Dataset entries
==> src/rtl/ysyx_22050598_mem_pkg.sv <==
// Shared types and defaults for the IFU/LSU memory arbiter.
package ysyx_22050598_mem_pkg;

  typedef enum logic [1:0] {
    IDLE = 2'd0,
    REQ  = 2'd1,
    WAIT = 2'd2
  } state_t;

  typedef enum logic {
    OWN_IF = 1'b0,
    OWN_LS = 1'b1
  } owner_t;

  localparam int unsigned AW_DEFAULT = 64;
  localparam int unsigned DW_DEFAULT = 64;

  // Bit positions inside the one-hot grant vector.
  localparam int unsigned GNT_IF = 0;
  localparam int unsigned GNT_LS = 1;

endpackage

==> src/rtl/ysyx_22050598_mem_arb_pick.sv <==
// Grant selection: LSU priority with an anti-starvation override for the IFU.
module ysyx_22050598_mem_arb_pick
  import ysyx_22050598_mem_pkg::*;
#(
  parameter int unsigned STARVE_MAX = 4,
  parameter int unsigned CW         = 3
) (
  input  logic          if_valid,
  input  logic          ls_valid,
  input  logic [CW-1:0] starve_cnt,
  output logic [1:0]    grant
);

  always_comb begin
    grant = '0;
    if (if_valid && ls_valid) begin
      if (starve_cnt == CW'(STARVE_MAX)) grant[GNT_IF] = 1'b1;
      else                               grant[GNT_LS] = 1'b1;
    end else if (if_valid) begin
      grant[GNT_IF] = 1'b1;
    end else if (ls_valid) begin
      grant[GNT_LS] = 1'b1;
    end
  end

endmodule

==> src/rtl/ysyx_22050598_mem_arbiter.sv <==
// Two-requester (IFU/LSU) arbiter onto a single memory port, one transaction in flight.
module ysyx_22050598_mem_arbiter
  import ysyx_22050598_mem_pkg::*;
#(
  parameter int unsigned AW         = AW_DEFAULT,
  parameter int unsigned DW         = DW_DEFAULT,
  parameter int unsigned STARVE_MAX = 4
) (
  input  logic            clk,
  input  logic            rst,

  input  logic            if_req_valid,
  input  logic [AW-1:0]   if_req_addr,
  output logic            if_req_ready,
  output logic            if_rsp_valid,
  output logic [DW-1:0]   if_rsp_data,

  input  logic            ls_req_valid,
  input  logic            ls_req_wen,
  input  logic [AW-1:0]   ls_req_addr,
  input  logic [DW-1:0]   ls_req_wdata,
  input  logic [DW/8-1:0] ls_req_wmask,
  output logic            ls_req_ready,
  output logic            ls_rsp_valid,
  output logic [DW-1:0]   ls_rsp_data,

  output logic            mem_req_valid,
  input  logic            mem_req_ready,
  output logic            mem_req_wen,
  output logic [AW-1:0]   mem_req_addr,
  output logic [DW-1:0]   mem_req_wdata,
  output logic [DW/8-1:0] mem_req_wmask,
  input  logic            mem_rsp_valid,
  input  logic [DW-1:0]   mem_rsp_data,

  output logic            busy
);

  localparam int unsigned CW = $clog2(STARVE_MAX + 1);

  state_t            state, state_next;
  owner_t            owner;
  logic              wen_q;
  logic [AW-1:0]     addr_q;
  logic [DW-1:0]     wdata_q;
  logic [DW/8-1:0]   wmask_q;
  logic [CW-1:0]     starve_cnt;
  logic [1:0]        grant;
  logic              accept;

  ysyx_22050598_mem_arb_pick #(
    .STARVE_MAX(STARVE_MAX),
    .CW        (CW)
  ) u_pick (
    .if_valid  (if_req_valid),
    .ls_valid  (ls_req_valid),
    .starve_cnt(starve_cnt),
    .grant     (grant)
  );

  assign accept = (state == IDLE) && (|grant);

  // Handshake outputs are gated by rst so nothing is visible while reset is held.
  always_comb begin
    state_next    = state;
    if_req_ready  = 1'b0;
    ls_req_ready  = 1'b0;
    mem_req_valid = 1'b0;
    if_rsp_valid  = 1'b0;
    if_rsp_data   = '0;
    ls_rsp_valid  = 1'b0;
    ls_rsp_data   = '0;
    case (state)
      IDLE: begin
        if_req_ready = rst && grant[GNT_IF];
        ls_req_ready = rst && grant[GNT_LS];
        if (|grant) state_next = REQ;
      end
      REQ: begin
        mem_req_valid = rst;
        if (mem_req_ready) state_next = WAIT;
      end
      WAIT: begin
        if (mem_rsp_valid) begin
          state_next = IDLE;
          if (rst) begin
            if (owner == OWN_IF) begin
              if_rsp_valid = 1'b1;
              if_rsp_data  = mem_rsp_data;
            end else begin
              ls_rsp_valid = 1'b1;
              ls_rsp_data  = mem_rsp_data;
            end
          end
        end
      end
      default: state_next = IDLE;
    endcase
  end

  assign busy          = rst && (state != IDLE);
  assign mem_req_wen   = wen_q;
  assign mem_req_addr  = addr_q;
  assign mem_req_wdata = wdata_q;
  assign mem_req_wmask = wmask_q;

  always_ff @(posedge clk) begin
    if (!rst) begin
      state      <= IDLE;
      owner      <= OWN_IF;
      wen_q      <= 1'b0;
      addr_q     <= '0;
      wdata_q    <= '0;
      wmask_q    <= '0;
      starve_cnt <= '0;
    end else begin
      state <= state_next;
      if (accept) begin
        if (grant[GNT_IF]) begin
          owner      <= OWN_IF;
          wen_q      <= 1'b0;
          addr_q     <= if_req_addr & ~AW'(7);
          wdata_q    <= '0;
          wmask_q    <= '0;
          starve_cnt <= '0;
        end else begin
          owner   <= OWN_LS;
          wen_q   <= ls_req_wen;
          addr_q  <= ls_req_addr & ~AW'(7);
          wdata_q <= ls_req_wdata;
          wmask_q <= ls_req_wmask;
          // Only count LSU wins that actually made the IFU wait.
          if (if_req_valid && (starve_cnt != CW'(STARVE_MAX)))
            starve_cnt <= starve_cnt + 1'b1;
        end
      end
    end
  end

endmodule
### src/rtl/mano_io_ctrl_pkg.sv
// Shared definitions for the Mano terminal I/O controller: byte width,
// input/output side state codes and the pace-counter width helper.
package mano_io_ctrl_pkg;

    localparam int IOWIDTH = 8;

    typedef enum logic [0:0] {
        IST_IDLE = 1'b0,
        IST_PEND = 1'b1
    } ist_e;

    typedef enum logic [2:0] {
        OST_INIT = 3'd0,
        OST_IDLE = 3'd1,
        OST_CAPT = 3'd2,
        OST_SEND = 3'd3,
        OST_PACE = 3'd4
    } ost_e;

    // A zero pace still needs a one-bit counter.
    function automatic int pace_width(input int cycles);
        if (cycles < 1) return 1;
        return $clog2(cycles + 1);
    endfunction

endpackage

### src/rtl/mano_io_fifo.sv
// Small synchronous keyboard FIFO; occupancy counter drives full/empty,
// pointers wrap naturally because DEPTH is a power of two.
module mano_io_fifo
    import mano_io_ctrl_pkg::*;
#(
    parameter int DATA_W = IOWIDTH,
    parameter int DEPTH  = 4,
    localparam int AW    = $clog2(DEPTH),
    localparam int CW    = $clog2(DEPTH + 1)
) (
    input  logic              clk,
    input  logic              rst_n,
    input  logic              push,
    input  logic [DATA_W-1:0] din,
    input  logic              pop,
    output logic [DATA_W-1:0] head,
    output logic              full,
    output logic              empty,
    output logic [CW-1:0]     count
);

    logic [DATA_W-1:0] mem [DEPTH];
    logic [AW-1:0]     wr_ptr;
    logic [AW-1:0]     rd_ptr;
    logic              do_push;
    logic              do_pop;

    assign full    = (count == CW'(DEPTH));
    assign empty   = (count == '0);
    assign do_push = push && !full;
    assign do_pop  = pop && !empty;
    assign head    = mem[rd_ptr];

    always_ff @(posedge clk or negedge rst_n) begin
        if (!rst_n) begin
            wr_ptr <= '0;
            rd_ptr <= '0;
            count  <= '0;
        end else begin
            if (do_push) wr_ptr <= wr_ptr + AW'(1);
            if (do_pop)  rd_ptr <= rd_ptr + AW'(1);
            case ({do_push, do_pop})
                2'b10:   count <= count + CW'(1);
                2'b01:   count <= count - CW'(1);
                default: count <= count;
            endcase
        end
    end

    // Storage carries no reset; the pointers alone define what is valid.
    always_ff @(posedge clk) begin
        if (do_push) mem[wr_ptr] <= din;
    end

endmodule

### src/rtl/mano_io_ctrl.sv
// Terminal I/O controller beside the Mano datapath: keyboard FIFO feeding
// INPR/FGI, and OUTR capture feeding a paced printer handshake with FGO.
module mano_io_ctrl
    import mano_io_ctrl_pkg::*;
#(
    parameter int IOW        = IOWIDTH,
    parameter int FIFO_DEPTH = 4,
    parameter int PACE_CYC   = 16
) (
    input  logic           mclk,
    input  logic           mrst,
    input  logic [IOW-1:0] kbd_data,
    input  logic           kbd_valid,
    output logic           kbd_ready,
    output logic [IOW-1:0] inprin,
    output logic           inpr_ld,
    output logic           fgi_set,
    input  logic           inp_ack,
    input  logic [IOW-1:0] outr,
    input  logic           out_wr,
    output logic [IOW-1:0] prn_data,
    output logic           prn_valid,
    input  logic           prn_ready,
    output logic           fgo_set,
    output logic           ovf_err
);

    localparam int CW = $clog2(FIFO_DEPTH + 1);
    localparam int PW = pace_width(PACE_CYC);

    logic [IOW-1:0] fifo_head;
    logic           fifo_full;
    logic           fifo_empty;
    logic [CW-1:0]  fifo_count_unused;
    logic           pop;

    ist_e ist, ist_n;

    assign kbd_ready = !fifo_full;
    assign fgi_set   = inpr_ld;

    mano_io_fifo #(
        .DATA_W (IOW),
        .DEPTH  (FIFO_DEPTH)
    ) u_fifo (
        .clk   (mclk),
        .rst_n (mrst),
        .push  (kbd_valid),
        .din   (kbd_data),
        .pop   (pop),
        .head  (fifo_head),
        .full  (fifo_full),
        .empty (fifo_empty),
        .count (fifo_count_unused)
    );

    always_comb begin
        ist_n = ist;
        pop   = 1'b0;
        case (ist)
            IST_IDLE: begin
                if (!fifo_empty) begin
                    pop   = 1'b1;
                    ist_n = IST_PEND;
                end
            end
            IST_PEND: begin
                if (inp_ack) ist_n = IST_IDLE;
            end
            default: ist_n = IST_IDLE;
        endcase
    end

    // The popped byte and its load strobe both appear the cycle after the pop edge.
    always_ff @(posedge mclk or negedge mrst) begin
        if (!mrst) begin
            ist     <= IST_IDLE;
            inprin  <= '0;
            inpr_ld <= 1'b0;
        end else begin
            ist     <= ist_n;
            inpr_ld <= pop;
            if (pop) inprin <= fifo_head;
        end
    end

    ost_e          ost, ost_n;
    logic [PW-1:0] pace_cnt, pace_cnt_n;
    logic          capt;
    logic          fgo_n;

    assign prn_valid = (ost == OST_SEND);

    always_comb begin
        ost_n      = ost;
        pace_cnt_n = pace_cnt;
        capt       = 1'b0;
        case (ost)
            OST_INIT: ost_n = OST_IDLE;
            OST_IDLE: begin
                if (out_wr) ost_n = OST_CAPT;
            end
            OST_CAPT: begin
                capt  = 1'b1;
                ost_n = OST_SEND;
            end
            OST_SEND: begin
                if (prn_ready) begin
                    ost_n      = OST_PACE;
                    pace_cnt_n = PW'(PACE_CYC);
                end
            end
            OST_PACE: begin
                if (pace_cnt == '0) ost_n = OST_IDLE;
                else                pace_cnt_n = pace_cnt - PW'(1);
            end
            default: ost_n = OST_INIT;
        endcase
        // Registered FGO request: high in the cycle the pace counter sits at zero.
        fgo_n = (ost == OST_INIT) || ((ost_n == OST_PACE) && (pace_cnt_n == '0));
    end

    always_ff @(posedge mclk or negedge mrst) begin
        if (!mrst) begin
            ost      <= OST_INIT;
            pace_cnt <= '0;
            prn_data <= '0;
            fgo_set  <= 1'b0;
            ovf_err  <= 1'b0;
        end else begin
            ost      <= ost_n;
            pace_cnt <= pace_cnt_n;
            fgo_set  <= fgo_n;
            if (capt) prn_data <= outr;
            if (out_wr && (ost != OST_IDLE)) ovf_err <= 1'b1;
        end
    end

endmodule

### Problem description
The required output is the entries from their opening line through the line holding "parameter int unsigned AW", repeated exactly, with both end lines kept.

### Task solution
==> src/rtl/ysyx_22050598_mem_pkg.sv <==
// Shared types and defaults for the IFU/LSU memory arbiter.
package ysyx_22050598_mem_pkg;

  typedef enum logic [1:0] {
    IDLE = 2'd0,
    REQ  = 2'd1,
    WAIT = 2'd2
  } state_t;

  typedef enum logic {
    OWN_IF = 1'b0,
    OWN_LS = 1'b1
  } owner_t;

  localparam int unsigned AW_DEFAULT = 64;
  localparam int unsigned DW_DEFAULT = 64;

  // Bit positions inside the one-hot grant vector.
  localparam int unsigned GNT_IF = 0;
  localparam int unsigned GNT_LS = 1;

endpackage

==> src/rtl/ysyx_22050598_mem_arb_pick.sv <==
// Grant selection: LSU priority with an anti-starvation override for the IFU.
module ysyx_22050598_mem_arb_pick
  import ysyx_22050598_mem_pkg::*;
#(
  parameter int unsigned STARVE_MAX = 4,
  parameter int unsigned CW         = 3
) (
  input  logic          if_valid,
  input  logic          ls_valid,
  input  logic [CW-1:0] starve_cnt,
  output logic [1:0]    grant
);

  always_comb begin
    grant = '0;
    if (if_valid && ls_valid) begin
      if (starve_cnt == CW'(STARVE_MAX)) grant[GNT_IF] = 1'b1;
      else                               grant[GNT_LS] = 1'b1;
    end else if (if_valid) begin
      grant[GNT_IF] = 1'b1;
    end else if (ls_valid) begin
      grant[GNT_LS] = 1'b1;
    end
  end

endmodule

==> src/rtl/ysyx_22050598_mem_arbiter.sv <==
// Two-requester (IFU/LSU) arbiter onto a single memory port, one transaction in flight.
module ysyx_22050598_mem_arbiter
  import ysyx_22050598_mem_pkg::*;
#(
  parameter int unsigned AW         = AW_DEFAULT,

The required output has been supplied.